Real-World Implementation: Doosan Construction & Heavy Industries

To understand the power of digital twins in action, let’s take a closer look at the example of Doosan Heavy Industries & Construction. Doosan collaborated with Bentley Systems and Microsoft to create a comprehensive digital twin of its wind farms to enhance the efficiency of wind turbines.

Doosan produced a virtual version of their wind farms by utilising Azure Digital Twins and Azure IoT Hub, driven by NVIDIA-accelerated AI. This virtual counterpart facilitates several key improvements:

  • Maximising Energy Production: By modelling wind patterns, turbine performance, and grid conditions, Doosan can optimise turbine location, orientation, and operation for optimal energy output.
  • Predictive Maintenance: Real-time sensor data input into the digital twin allows Doosan to detect potential equipment faults before they occur, reducing downtime and maintenance costs.
  • Remote Control and Monitoring: The digital twin enables Doosan to monitor wind farm operations remotely, making it easier to identify abnormalities, optimise performance, and quickly address issues.

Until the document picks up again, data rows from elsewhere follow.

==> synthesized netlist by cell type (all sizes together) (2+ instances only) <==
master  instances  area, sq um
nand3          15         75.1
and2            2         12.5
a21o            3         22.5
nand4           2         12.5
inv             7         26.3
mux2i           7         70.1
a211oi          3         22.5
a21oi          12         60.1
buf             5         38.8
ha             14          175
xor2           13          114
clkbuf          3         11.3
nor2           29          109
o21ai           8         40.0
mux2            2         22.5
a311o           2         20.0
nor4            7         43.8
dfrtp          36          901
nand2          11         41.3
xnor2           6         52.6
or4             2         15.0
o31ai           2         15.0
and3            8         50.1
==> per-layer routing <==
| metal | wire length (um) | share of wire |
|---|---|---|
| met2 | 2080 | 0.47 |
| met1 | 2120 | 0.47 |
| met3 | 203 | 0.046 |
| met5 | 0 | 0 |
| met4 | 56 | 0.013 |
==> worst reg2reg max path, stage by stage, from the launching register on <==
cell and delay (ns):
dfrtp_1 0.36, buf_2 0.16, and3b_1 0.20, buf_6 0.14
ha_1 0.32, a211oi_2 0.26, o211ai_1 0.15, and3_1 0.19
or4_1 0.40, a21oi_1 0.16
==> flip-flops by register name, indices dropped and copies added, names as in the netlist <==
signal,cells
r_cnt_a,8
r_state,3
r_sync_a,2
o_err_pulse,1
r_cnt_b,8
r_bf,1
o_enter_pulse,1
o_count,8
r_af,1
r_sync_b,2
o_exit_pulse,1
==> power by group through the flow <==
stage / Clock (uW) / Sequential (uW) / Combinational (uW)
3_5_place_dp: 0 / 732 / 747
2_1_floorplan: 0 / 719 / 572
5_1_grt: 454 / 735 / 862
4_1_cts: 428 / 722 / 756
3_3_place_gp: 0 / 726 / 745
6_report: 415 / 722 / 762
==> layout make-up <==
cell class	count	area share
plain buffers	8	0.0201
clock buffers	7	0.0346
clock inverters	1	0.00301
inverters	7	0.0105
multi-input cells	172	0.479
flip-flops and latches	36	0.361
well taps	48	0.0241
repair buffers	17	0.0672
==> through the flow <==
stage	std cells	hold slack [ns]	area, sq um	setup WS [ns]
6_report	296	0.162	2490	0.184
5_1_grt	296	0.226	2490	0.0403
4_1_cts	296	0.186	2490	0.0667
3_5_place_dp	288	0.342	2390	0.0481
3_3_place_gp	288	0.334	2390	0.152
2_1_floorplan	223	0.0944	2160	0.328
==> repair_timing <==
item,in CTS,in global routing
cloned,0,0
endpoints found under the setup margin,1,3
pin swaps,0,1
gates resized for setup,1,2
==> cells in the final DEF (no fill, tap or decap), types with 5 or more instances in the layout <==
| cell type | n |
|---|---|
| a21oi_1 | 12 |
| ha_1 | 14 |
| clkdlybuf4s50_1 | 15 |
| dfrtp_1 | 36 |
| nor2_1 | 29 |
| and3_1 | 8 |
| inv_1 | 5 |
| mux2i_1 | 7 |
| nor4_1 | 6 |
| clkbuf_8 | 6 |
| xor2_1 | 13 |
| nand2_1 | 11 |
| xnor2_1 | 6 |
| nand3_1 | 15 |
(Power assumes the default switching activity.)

The digital twin project by Doosan has led to outstanding outcomes. The organisation has reported a 15% decrease in operating and maintenance expenditures due to improved scheduling, predictive maintenance, and fewer on-site inspections. Additionally, the digital twin has enhanced overall wind farm performance, leading to increased energy output and better data-driven decision-making.

B. Clash Detection & Cost Savings

Digital twins are particularly effective at identifying potential clashes in building or industrial design, such as those involving structural components, mechanical systems, and electrical installations. By modelling the real world in a virtual space, clashes can be identified early in the design process, helping to avoid costly mistakes during construction.

1. Early Identification and Prevention:

  • Pre-construction Clash Detection: Digital twins enable a thorough examination of the entire building model, allowing for the detection of any clashes between different building systems. This proactive approach can save time and money by allowing design modifications before construction begins.
  • Construction Phase Clash Management: Digital twins can be updated with real-time data during the construction phase to detect and resolve clashes on-site. By comparing the as-built model with the digital twin, discrepancies can be quickly identified and rectified, reducing the need for rework.

2. Efficiency and Cost Savings:

  • Decreased Rework: Early detection and resolution of clashes during the design process significantly reduce the need for expensive rework during construction.
  • Accelerated Construction: By minimizing on-site issues, construction can proceed more quickly, potentially allowing the project to be completed on time or even ahead of schedule.
  • Enhanced Quality: Proactive clash detection ensures the precise and effective integration of various building systems, resulting in a higher-quality final product.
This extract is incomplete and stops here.